> WHAT TO DO: Copy each line from the entries that the word "negative" appears in.

> PROVIDED DATA:
/---

File: src/rtl/gshare_pht_ctrl.sv
// Gshare pattern-history-table controller: sweeps the single-port PHT SRAM to INIT_VALUE after
// reset, then arbitrates predict reads against read-modify-write counter updates.
// Optional macro PHT_UPDATE_BUF_EN: 2-entry in-order update FIFO instead of one register.
module gshare_pht_ctrl #(
  parameter int unsigned INDEX_W      = 8,
  parameter int unsigned STARVE_LIMIT = 4,
  parameter logic [1:0]  INIT_VALUE   = 2'b01
) (
  input  logic               clk,
  input  logic               rst_n,
  input  logic               predict_valid,
  output logic               predict_ready,
  input  logic [INDEX_W-1:0] predict_index,
  output logic               predict_resp_valid,
  output logic [1:0]         predict_resp_ctr,
  input  logic               update_valid,
  output logic               update_ready,
  input  logic [INDEX_W-1:0] update_index,
  input  logic               update_taken,
  output logic               init_done,
  output logic               pht_csb,
  output logic               pht_web,
  output logic [INDEX_W-1:0] pht_addr,
  output logic [1:0]         pht_din,
  input  logic [1:0]         pht_dout
);

`ifdef PHT_UPDATE_BUF_EN
  localparam int unsigned UpdDepth = 2;
`else
  localparam int unsigned UpdDepth = 1;
`endif
  localparam int unsigned CntW    = $clog2(UpdDepth + 1);
  localparam int unsigned StarveW = (STARVE_LIMIT < 1) ? 1 : $clog2(STARVE_LIMIT + 1);

  typedef enum logic [1:0] {StInit, StAccept, StUpdWr} state_e;

  state_e               state_q, state_d;
  logic [INDEX_W-1:0]   sweep_q, sweep_d;
  logic [StarveW-1:0]   starve_q, starve_d;
  logic                 resp_valid_q, resp_valid_d;
  logic [INDEX_W-1:0]   upd_idx_q [UpdDepth];
  logic [INDEX_W-1:0]   upd_idx_d [UpdDepth];
  logic                 upd_tkn_q [UpdDepth];
  logic                 upd_tkn_d [UpdDepth];
  logic [CntW-1:0]      upd_cnt_q, upd_cnt_d;
  logic [CntW-1:0]      wr_pos;

  logic upd_pending, starved, pred_grant, upd_push, upd_pop;

  function automatic logic [1:0] sat_update(input logic [1:0] ctr, input logic taken);
    if (taken) begin
      return (ctr == 2'b11) ? ctr : ctr + 2'b01;
    end
    return (ctr == 2'b00) ? ctr : ctr - 2'b01;
  endfunction

  assign upd_pending = (upd_cnt_q != '0);
  assign starved     = upd_pending && (starve_q == StarveW'(STARVE_LIMIT));
  assign init_done   = (state_q != StInit);
  // Readiness is based on the registered count, so a push is refused while full even on a pop.
  assign update_ready = rst_n && (state_q != StInit) && (upd_cnt_q != CntW'(UpdDepth));
  assign upd_push     = update_valid && update_ready;

  assign predict_resp_valid = resp_valid_q;
  assign predict_resp_ctr   = resp_valid_q ? pht_dout : 2'b00;

  always_comb begin
    state_d       = state_q;
    sweep_d       = sweep_q;
    starve_d      = starve_q;
    pht_csb       = 1'b1;
    pht_web       = 1'b1;
    pht_addr      = '0;
    pht_din       = 2'b00;
    predict_ready = 1'b0;
    pred_grant    = 1'b0;
    upd_pop       = 1'b0;

    unique case (state_q)
      StInit: begin
        pht_csb  = 1'b0;
        pht_web  = 1'b0;
        pht_addr = sweep_q;
        pht_din  = INIT_VALUE;
        sweep_d  = sweep_q + 1'b1;
        if (&sweep_q) state_d = StAccept;
      end
      StAccept: begin
        predict_ready = !starved;
        pred_grant    = predict_valid && !starved;
        if (pred_grant) begin
          pht_csb  = 1'b0;
          pht_addr = predict_index;
          if (upd_pending) starve_d = starve_q + 1'b1;
        end else if (upd_pending) begin
          pht_csb  = 1'b0;
          pht_addr = upd_idx_q[0];
          starve_d = '0;
          state_d  = StUpdWr;
        end
      end
      StUpdWr: begin
        pht_csb  = 1'b0;
        pht_web  = 1'b0;
        pht_addr = upd_idx_q[0];
        pht_din  = sat_update(pht_dout, upd_tkn_q[0]);
        upd_pop  = 1'b1;
        state_d  = StAccept;
      end
      default: state_d = StInit;
    endcase

    // Keep the SRAM port quiet while reset is held.
    if (!rst_n) begin
      pht_csb       = 1'b1;
      pht_web       = 1'b1;
      pht_addr      = '0;
      pht_din       = 2'b00;
      predict_ready = 1'b0;
      pred_grant    = 1'b0;
    end
  end

  assign resp_valid_d = pred_grant;

  always_comb begin
    upd_idx_d = upd_idx_q;
    upd_tkn_d = upd_tkn_q;
    if (upd_pop) begin
      for (int i = 0; i < int'(UpdDepth) - 1; i++) begin
        upd_idx_d[i] = upd_idx_q[i+1];
        upd_tkn_d[i] = upd_tkn_q[i+1];
      end
    end
    wr_pos = upd_pop ? upd_cnt_q - 1'b1 : upd_cnt_q;
    for (int i = 0; i < int'(UpdDepth); i++) begin
      if (upd_push && (CntW'(i) == wr_pos)) begin
        upd_idx_d[i] = update_index;
        upd_tkn_d[i] = update_taken;
      end
    end
    upd_cnt_d = upd_cnt_q + CntW'(upd_push) - CntW'(upd_pop);
  end

  always_ff @(posedge clk) begin
    if (!rst_n) begin
      state_q      <= StInit;
      sweep_q      <= '0;
      starve_q     <= '0;
      resp_valid_q <= 1'b0;
      upd_cnt_q    <= '0;
      for (int i = 0; i < int'(UpdDepth); i++) begin
        upd_idx_q[i] <= '0;
        upd_tkn_q[i] <= 1'b0;
      end
    end else begin
      state_q      <= state_d;
      sweep_q      <= sweep_d;
      starve_q     <= starve_d;
      resp_valid_q <= resp_valid_d;
      upd_cnt_q    <= upd_cnt_d;
      upd_idx_q    <= upd_idx_d;
      upd_tkn_q    <= upd_tkn_d;
    end
  end

endmodule

File: config.mk
export PLATFORM = sky130hd
export DESIGN_NAME = gshare_pht_ctrl
export DESIGN_NICKNAME = d
export VERILOG_FILES = /design/src/rtl/gshare_pht_ctrl.sv
export SDC_FILE = /design/constraint.sdc
export NUM_CORES = 1
export LEC_CHECK = 0
export BUFFER_PORTS_ARGS = -buffer_cell sky130_fd_sc_hd__clkbuf_2
export CELL_PAD_IN_SITES_DETAIL_PLACEMENT = 1
export CELL_PAD_IN_SITES_GLOBAL_PLACEMENT = 1
export CORE_MARGIN = 10
export CORE_UTILIZATION = 33
export CTS_CLUSTER_SIZE = 40
export DETAILED_ROUTE_END_ITERATION = 8
export GPL_TIMING_DRIVEN = 0
export HOLD_SLACK_MARGIN = 0.02
export MAX_ROUTING_LAYER = met4
export PLACE_DENSITY_LB_ADDON = 0.2
export SKIP_CTS_REPAIR_TIMING = 1
export SYNTH_ARGS = -nofsm -noshare
export SYNTH_HDL_FRONTEND = slang
export SYNTH_SLANG_ARGS = --single-unit
File: constraint.sdc
create_clock -name clk -period 1.4 [get_ports clk]
set_clock_uncertainty 0.05 [all_clocks]
set_input_delay 0.07 -clock clk [delete_from_list [all_inputs] [get_ports clk]]
set_output_delay 0.07 -clock clk [all_outputs]
set_load 0.03 [all_outputs]
==> report_table.html <==
<table>
<tr><th>Metric</th><th>Value</th></tr>
<tr><th colspan="2">Clocking</th></tr>
<tr><td>Maximum level of the CTS H-tree</td><td>1</td></tr>
<tr><td>Clock latency of the later-clocked register in the worst-skew pair</td><td>roughly 0.27 ns</td></tr>
<tr><td>Number of sinks handled by clock tree synthesis</td><td>24</td></tr>
<tr><td>Clock tree root driver cell</td><td>clkbuf_8</td></tr>
<tr><td>Clock tree from TritonCTS</td><td>yes</td></tr>
<tr><td>TritonCTS Buffers</td><td>3</td></tr>
<tr><td>Bufs on Longest Clock Path</td><td>2</td></tr>
<tr><td>Clock edge transition at the registers on the reported setup and hold paths</td><td>0.09 ns</td></tr>
<tr><th colspan="2">Power</th></tr>
<tr><td>Maximum ir drop on the vdd rail</td><td>~0.00041 V</td></tr>
<tr><td>Static leakage</td><td>0.000788 uW</td></tr>
<tr><td>Total power</td><td>between 1000 and 1500 uW</td></tr>
<tr><td>Power per standard cell area</td><td>579 mW/mm^2</td></tr>
<tr><th colspan="2">Floorplanning</th></tr>
<tr><td>Die Area</td><td>0.00736 mm^2</td></tr>
<tr><td>Die Height</td><td>85.8 um</td></tr>
<tr><td>Die boundary width</td><td>85.8 um</td></tr>
<tr><td>IO Count</td><td>41</td></tr>
<tr><td>Site row count</td><td>23</td></tr>
<tr><td>Core area</td><td>about 0.004 mm^2</td></tr>
<tr><td>Initial standard-cell utilization of the core</td><td>34.9%</td></tr>
<tr><th colspan="2">Timing</th></tr>
<tr><td>Timing-limited maximum frequency</td><td>0.581 GHz</td></tr>
<tr><td>Count of endpoints failing setup in the final report</td><td>13</td></tr>
<tr><td>Total Neg Setup Slack</td><td>-2.79 ns</td></tr>
<tr><td>Final Worst Setup Slack</td><td>-0.322 ns</td></tr>
<tr><td>Clock period minus worst slack</td><td>1.72 ns</td></tr>
<tr><td>Slew HR</td><td>~60%</td></tr>
<tr><td>Transition time at the pin with the least slew margin</td><td>0.577 ns</td></tr>
<tr><td>RSZ-0062 raised after global routing</td><td>true</td></tr>
<tr><td>Final hold violation count</td><td>1</td></tr>
<tr><td>Worst hold margin</td><td>-0.0163 ns</td></tr>
<tr><td>Number of pins with negative max-slew slack in the final report</td><td>0</td></tr>
<tr><td>Post-route fraction of the period consumed by the critical path</td><td>123%</td></tr>
<tr><th colspan="2">Drt</th></tr>
<tr><td>Routed WL per cell</td><td>a little under 20 um</td></tr>
<tr><td>Total number of vias</td><td>~1600</td></tr>
<tr><td>Routed Wire Length</td><td>5770 um</td></tr>
<tr><td>Number of design-rule violations left by the first detailed-router iteration</td><td>between 70 and 80</td></tr>
<tr><td>Post-detailed-route DRC marker count</td><td>0</td></tr>
<tr><td>Antenna-violating nets left</td><td>0</td></tr>
<tr><td>Routed via count divided by cell count</td><td>5.46</td></tr>
<tr><td>Detailed Routing Iterations Pass 1</td><td>4</td></tr>
<tr><th colspan="2">Finish</th></tr>
<tr><td>Share of layout cells above drive strength 1</td><td>47.3%</td></tr>
<tr><td>Fill count</td><td>480</td></tr>
<tr><td>Non-Filler Instances</td><td>296</td></tr>
<tr><td>Share of the core filled with cells in the final layout</td><td>56.2%</td></tr>
<tr><td>Nets</td><td>approximately 270</td></tr>
<tr><td>Area Growth Syn to Fin</td><td>60.7%</td></tr>
<tr><th colspan="2">Status</th></tr>
<tr><td>Result of the run</td><td>finished, violations left</td></tr>
<tr><td>Violations in the final reports</td><td>negative hold slack, negative setup slack</td></tr>
<tr><th colspan="2">Synth</th></tr>
<tr><td>Summed instance area of the synthesized netlist</td><td>0.00143 mm^2</td></tr>
<tr><td>Distinct cells, synth</td><td>35</td></tr>
<tr><td>Post-synth net total</td><td>213</td></tr>
<tr><td>Area share of the largest cell type after synthesis</td><td>33.7%</td></tr>
<tr><td>Predominant post-synthesis flop cell</td><td>dfxtp_1</td></tr>
<tr><td>Register bit count reported by yosys</td><td>24</td></tr>
<tr><td>Asr flop ratio synth</td><td>0%</td></tr>
<tr><td>Sequential area share after synthesis</td><td>33.7%</td></tr>
<tr><td>Count of warnings emitted by yosys</td><td>0</td></tr>
<tr><td>Library cell with the largest summed area after synthesis</td><td>dfxtp_1</td></tr>
<tr><td>Largest cells by area after synthesis</td><td>dfxtp_1 34%, a21oi_1 7.7%, nand3_1 7.7%</td></tr>
<tr><td>Mean area per synthesized cell</td><td>7.63 um^2</td></tr>
<tr><td>Synthesized instance count</td><td>187</td></tr>
<tr><td>Count of flip-flops with a built-in enable after synthesis</td><td>0</td></tr>
<tr><th colspan="2">Min path</th></tr>
<tr><td>Path category of the worst min-delay check</td><td>input pin to register</td></tr>
<tr><th colspan="2">Setup path</th></tr>
<tr><td>Critical setup path kind</td><td>register to output port</td></tr>
<tr><td>Worst flop-to-flop path startpoint</td><td>state_q[1]</td></tr>
<tr><td>Critical path data arrival time</td><td>1.60 ns</td></tr>
<tr><td>R2r worst-path depth</td><td>6</td></tr>
<tr><td>FF-to-FF End</td><td>sweep_q[4]</td></tr>
<tr><td>Required time at the endpoint of the critical path</td><td>between 1 and 1.5 ns</td></tr>
<tr><td>Critical path startpoint category</td><td>register</td></tr>
<tr><td>End of the critical path</td><td>pht_addr[4]</td></tr>
<tr><td>Launching instance or port of the critical path</td><td>state_q[1]</td></tr>
<tr><td>Endpoint kind of the worst setup timing path</td><td>output port</td></tr>
<tr><td>Reg2reg setup slack</td><td>-0.09 ns</td></tr>
<tr><td>Critical-path maximum fanout</td><td>9</td></tr>
<tr><th colspan="2">Placement</th></tr>
<tr><td>Post-detail-place hpwl</td><td>between 3000 and 4000 um</td></tr>
<tr><td>Final weighted congestion of routability-driven global placement</td><td>0.773</td></tr>
<tr><td>Count of input and output buffers</td><td>40</td></tr>
<tr><td>Number of placed instances, taps included</td><td>around 280</td></tr>
<tr><th colspan="2">GRT</th></tr>
<tr><td>Residual overflow from global routing</td><td>0</td></tr>
<tr><td>Number of antenna violations at the first check in global routing</td><td>0</td></tr>
<tr><td>Vias in the first global route</td><td>1551</td></tr>
<tr><td>Pin count of the biggest net entering global routing</td><td>13</td></tr>
<tr><td>Global-route total usage across every layer</td><td>13.2%</td></tr>
<tr><td>Global-route wire length before repair</td><td>7910 um</td></tr>
<tr><th colspan="2">Run</th></tr>
<tr><td>Max-cap violation count</td><td>0</td></tr>
</table>
[cells in the final DEF, fill, tap and decap left out, types with 3 or more instances in the layout]
master,instances
mux2i_1,8
clkbuf_2,26
nand3_1,13
a31oi_4,8
dlygate4sd3_1,7
inv_1,5
nor2_1,3
inv_2,3
buf_4,10
a21oi_2,4
or2_4,7
o21ai_0,6
dfxtp_2,7
o31ai_1,3
a21oi_1,18
dfxtp_1,15
nand2_1,26
nand3_2,8
clkbuf_8,3
and2_1,3
buf_8,4
buf_6,16
nor3b_1,3
[kinds of logic after synthesis]
family                     count (synthesis)  share of synthesized area, %
DFF                                       24                          33.7
buffers and inverters                     20                          6.57
adders and majority gates                  4                          3.33
AOI/OAI and AO/OA                         44                          17.5
and+or+nand+nor                           85                          32.1
xor gates and xnor gates                   2                          1.23
muxes                                      8                          5.61
[sequential cells by signal (all words and copies together), names as in the netlist]
signal,count
upd_cnt_q,1
upd_tkn_q,1
predict_resp_valid,1
state_q,2
sweep_q,8
starve_q,3
upd_idx_q,8
[metal layers]
metal / GRT usage, % / share of wire (%) / vias to the layer above
li1: - / - / 785
met1: 16.5 / 45 / 788
met2: 21.5 / 50 / 32
met3: 2.55 / 4.0 / 10
met4: 3.14 / 1.2 / 0
met5: - / 0 / -
[stage by stage]
stage	cell area [um^2]	setup WS, ns
6_report	2290	-0.322
3_5_place_dp	1840	-0.449
2_1_floorplan	1580	-0.0577
3_3_place_gp	1840	-0.419
4_1_cts	1880	-0.750
5_1_grt	2290	-0.393
[power breakdown]
group	switching, uW	internal (uW)
clock	246	193
sequential	10.8	688
combinational	102	87.1
[critical path, stage by stage (launching register included)]
cell,delay (ns)
dfxtp_1,0.32
buf_6,0.13
and3b_1,0.23
buf_6,0.15
nand3_1,0.14
a31oi_4,0.21
buf_6,0.15
[how the worst min path moves through the flow]
stage / endpoint / slack (ns) / start / cells past startpoint
after floorplan: predict_resp_valid / 0.14 / predict_valid / 1
after global placement: upd_idx_q[3] / 0.25 / update_index[3] / 3
after detailed placement: upd_idx_q[4] / 0.25 / update_index[4] / 3
after CTS: upd_idx_q[4] / -0.03 / update_index[4] / 3
after global routing: upd_idx_q[0] / 0.007 / update_index[0] / 3
final: upd_idx_q[3] / -0.02 / update_index[3] / 3
[cells in the mapped netlist (all sizes together) (5+ instances only)]
cell type / instances
o21ai: 7
inv: 8
mux2i: 8
buf: 5
nand2: 28
dfxtp: 24
clkbuf: 7
nand3: 22
or2: 8
a21oi: 22
a31oi: 8
[layout make-up]
cell class | instances | area, um^2 | area share [%]
Buffer | 10 | 113 | 4.91
Antenna cell | 1 | 2.50 | 0.109
Timing Repair Buffer | 56 | 415 | 18.1
Sequential cell | 24 | 497 | 21.6
Tap cell | 50 | 62.6 | 2.73
Multi-Input combinational cell | 144 | 1130 | 49.4
Inverter | 8 | 30.0 | 1.31
Clock buffer | 3 | 41.3 | 1.80
(Power assumes the default switching activity.)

\---

> RESULT:
<tr><td>Number of pins with negative max-slew slack in the final report</td><td>0</td></tr>
<tr><td>Violations in the final reports</td><td>negative hold slack, negative setup slack</td></tr>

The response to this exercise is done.